Risk Planners should be required to disclose their strategies, leverage ratios, counterparty risk, and risk parameters in a standardized format for comparison and analysis. Claims that disclosure would harm proprietary strategies are mostly excuses. Most Planner strategies are just variations of known yield farming techniques. Real-time disclosure of leverage ratios and concentration does not harm Alpha but allows users to understand the risks they are taking.

4. Reserve Proof

The protocol should require all Risk Planners managing deposits above a threshold to provide reserve proof. Cryptographic technologies for verifiable reserve proof are mature and efficient. Merkle trees can prove solvency without revealing individual positions, zero-knowledge proofs can verify reserve ratios without disclosing trading strategies. A lack of reserve proof should disqualify Planners from managing deposits. This measure could have prevented Stream Finance from maintaining $300 million in unverifiable off-chain positions.

5. Concentration Limit

The protocol should enforce concentration limits to prevent Risk Planners from allocating an overly high percentage of treasury deposits to a single counterparty. Elixir lent 65% of its deUSD reserve ($68 million out of $105 million) to Stream through a private Morpho treasury. This concentration ensures that a failure by Stream would devastate Elixir. Concentration limits should be set at a maximum exposure of 10%-20% to a single counterparty and enforced at the smart contract level to prevent circumvention.
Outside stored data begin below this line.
Background: an optimization exercise with open tools, aiming at small area and a short achievable clock period. Do not read the settings as production practice.
At most, simulation tests tie the RTL to the original design; equivalence was not proved.

==> inputs of build 65 <==
==> flow/design.v <==
package mem_ctrl_pkg;
   localparam int CNT_W = 4;
endpackage
module sp_byte_ram #(
  parameter int    DATA_W      = 32,
  parameter int    DEPTH_WORDS = 64,
  parameter        MEM_INIT    = "",
  parameter int    NB          = DATA_W / 8,
  parameter int    AW          = (DEPTH_WORDS > 1) ? $clog2(DEPTH_WORDS) : 1
) (
  input  logic              clk,
  input  logic [NB*DEPTH_WORDS/4-1:0] wen,
  input  logic [DATA_W-1:0] wdata,
  input  logic [DEPTH_WORDS/2-1:0] tsel,
  output logic [DATA_W-1:0] tap
);
  localparam int NR = DEPTH_WORDS / 4;
  logic [DATA_W-1:0] tap_r [NR];
  for (genvar r = 0; r < NR; r++) begin : g_ring
    logic [DATA_W-1:0] p0, p1, p2, p3;
    always_ff @(posedge clk) begin
      p1 <= p0;
      p2 <= p1;
      p3 <= p2;
      for (int b = 0; b < NB; b++)
        p0[b*8 +: 8] <= wen[r*NB+b] ? wdata[b*8 +: 8] : p3[b*8 +: 8];
    end
    assign tap_r[r] = ({DATA_W{tsel[2*r]}} & p0) | ({DATA_W{tsel[2*r+1]}} & p2);
  end
  always_comb begin
    tap = '0;
    for (int r = 0; r < NR; r++) tap = tap | tap_r[r];
  end
endmodule
Source: an optimization exercise on an open RTL-to-GDS flow (aim: small area, a short achievable clock period and few clock cycles per item). Production flows keep margins and buffers that such runs may drop.
RTL that was checked went through simulation tests only; none was proved equivalent to the original.
Only the layout flow was run in run 1; the RTL was not checked for function there.

==> flow/design.v <==
`default_nettype none
package dpc_pkg;
	localparam int DEF_VALUE_BITS = 32;
	function automatic logic [39:0] bcd_mask(input int s);
		case (s)
			0: bcd_mask = 40'h0000000000;
			1: bcd_mask = 40'h0000000001;
			2: bcd_mask = 40'h0000000003;
			3: bcd_mask = 40'h0000000007;
			4: bcd_mask = 40'h000000001f;
			5: bcd_mask = 40'h000000003f;
			6: bcd_mask = 40'h000000007f;
			7: bcd_mask = 40'h00000001ff;
			8: bcd_mask = 40'h00000003ff;
			9: bcd_mask = 40'h00000007ff;
			10: bcd_mask = 40'h0000001fff;
			11: bcd_mask = 40'h0000003fff;
			12: bcd_mask = 40'h0000007fff;
			13: bcd_mask = 40'h000000ffff;
			14: bcd_mask = 40'h000001ffff;
			15: bcd_mask = 40'h000003ffff;
			16: bcd_mask = 40'h000007ffff;
			17: bcd_mask = 40'h00001fffff;
			18: bcd_mask = 40'h00003fffff;
			19: bcd_mask = 40'h00007fffff;
			20: bcd_mask = 40'h0001ffffff;
			21: bcd_mask = 40'h0003ffffff;
			22: bcd_mask = 40'h0007ffffff;
			23: bcd_mask = 40'h000fffffff;
			24: bcd_mask = 40'h001fffffff;
			25: bcd_mask = 40'h003fffffff;
			26: bcd_mask = 40'h007fffffff;
			27: bcd_mask = 40'h01ffffffff;
			28: bcd_mask = 40'h03ffffffff;
			29: bcd_mask = 40'h07ffffffff;
			30: bcd_mask = 40'h1fffffffff;
			31: bcd_mask = 40'h3fffffffff;
			default: bcd_mask = 40'hffffffffff;
		endcase
	endfunction
	function automatic logic [3:0] dd_adjust(input logic [3:0] d);
		dd_adjust[3] = d[3] | (d[2] & (d[1] | d[0]));
		dd_adjust[2] = d[3] ? d[0] : (d[2] & !d[1] & !d[0]);
		dd_adjust[1] = d[3] ? !d[0] : (d[2] ? (d[1] & d[0]) : d[1]);
		dd_adjust[0] = d[3] ? !d[0] : (d[2] ? (d[1] & !d[0]) : d[0]);
	endfunction
endpackage
`default_nettype wire
`default_nettype none
module dpc_dd_stage
#(
	parameter int S0 = 0,
	parameter int NB = 8
) (
	input  wire logic [39:0]   in_bcd,
	input  wire logic [NB-1:0] in_bits,
	output logic      [39:0]   out_bcd
);
	logic [39:0] b;
	always_comb begin
		b = in_bcd & dpc_pkg::bcd_mask(S0);
		for (int s = 0; s < NB; s++) begin
			for (int k = 0; k < 10; k++) begin
				b[k*4 +: 4] = dpc_pkg::dd_adjust(b[k*4 +: 4]);
			end
			b = {b[38:0], in_bits[NB-1-s]} & dpc_pkg::bcd_mask(S0 + s + 1);
		end
		out_bcd = b;
	end
endmodule
`default_nettype wire
`default_nettype none
module dpc_sym_pairs (
	input  wire logic [39:0] in_bcd,
	input  wire logic        in_not,
	output logic      [9:0]  out_term
);
	logic [9:0]  nz;
	logic [9:0]  hi_zero;
	logic [4:0]  peq [11];
	logic [10:0] eq;
	always_comb begin
		for (int i = 0; i < 10; i++) begin
			nz[i] = |in_bcd[i*4 +: 4];
		end
		for (int l = 0; l < 10; l++) begin
			hi_zero[l] = ((nz >> (l + 1)) == 10'd0);
		end
		for (int l = 0; l <= 10; l++) begin
			peq[l] = 5'h1f;
			for (int i = 0; i < l / 2; i++) begin
				peq[l][i] = (in_bcd[i*4 +: 4] == in_bcd[(l-1-i)*4 +: 4]);
			end
			eq[l] = &peq[l];
		end
		out_term[0] = hi_zero[0] & !in_not;
		for (int l = 2; l <= 10; l++) begin
			out_term[l-1] = nz[l-1] & hi_zero[l-1] & eq[l] & !in_not;
		end
	end
endmodule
6. Protocol Accountability

Protocols that earn fees from Risk Planner activities should bear some responsibility. This could include: extracting from protocol fees an insurance fund to compensate users for losses due to Planner failures, or maintaining a Planner whitelist to exclude entities with poor records or inadequate disclosures. The current model of earning fees from protocols while completely disavowing responsibility is economically unsound. Intermediaries earning fees must have accountability.

Conclusion

The current Risk Planner model in place represents an accountability vacuum, with billions of dollars of user funds being managed by entities with no substantive constraints on their behavior and no substantive consequences for failure.

This is not to deny the model itself. Capital efficiency and specialized risk management do have advantages. However, this model must introduce accountability mechanisms, as mechanisms developed in the traditional finance sector over centuries of expensive lessons. DeFi can develop mechanisms suitable for its own characteristics, but it cannot completely abandon accountability while expecting different results from the traditional finance sector's outcomes when lacking accountability mechanisms.

The current structure ensures the repeated occurrence of failures until the industry accepts a fact: the fee-charging intermediary must bear responsibility for the risks it triggers.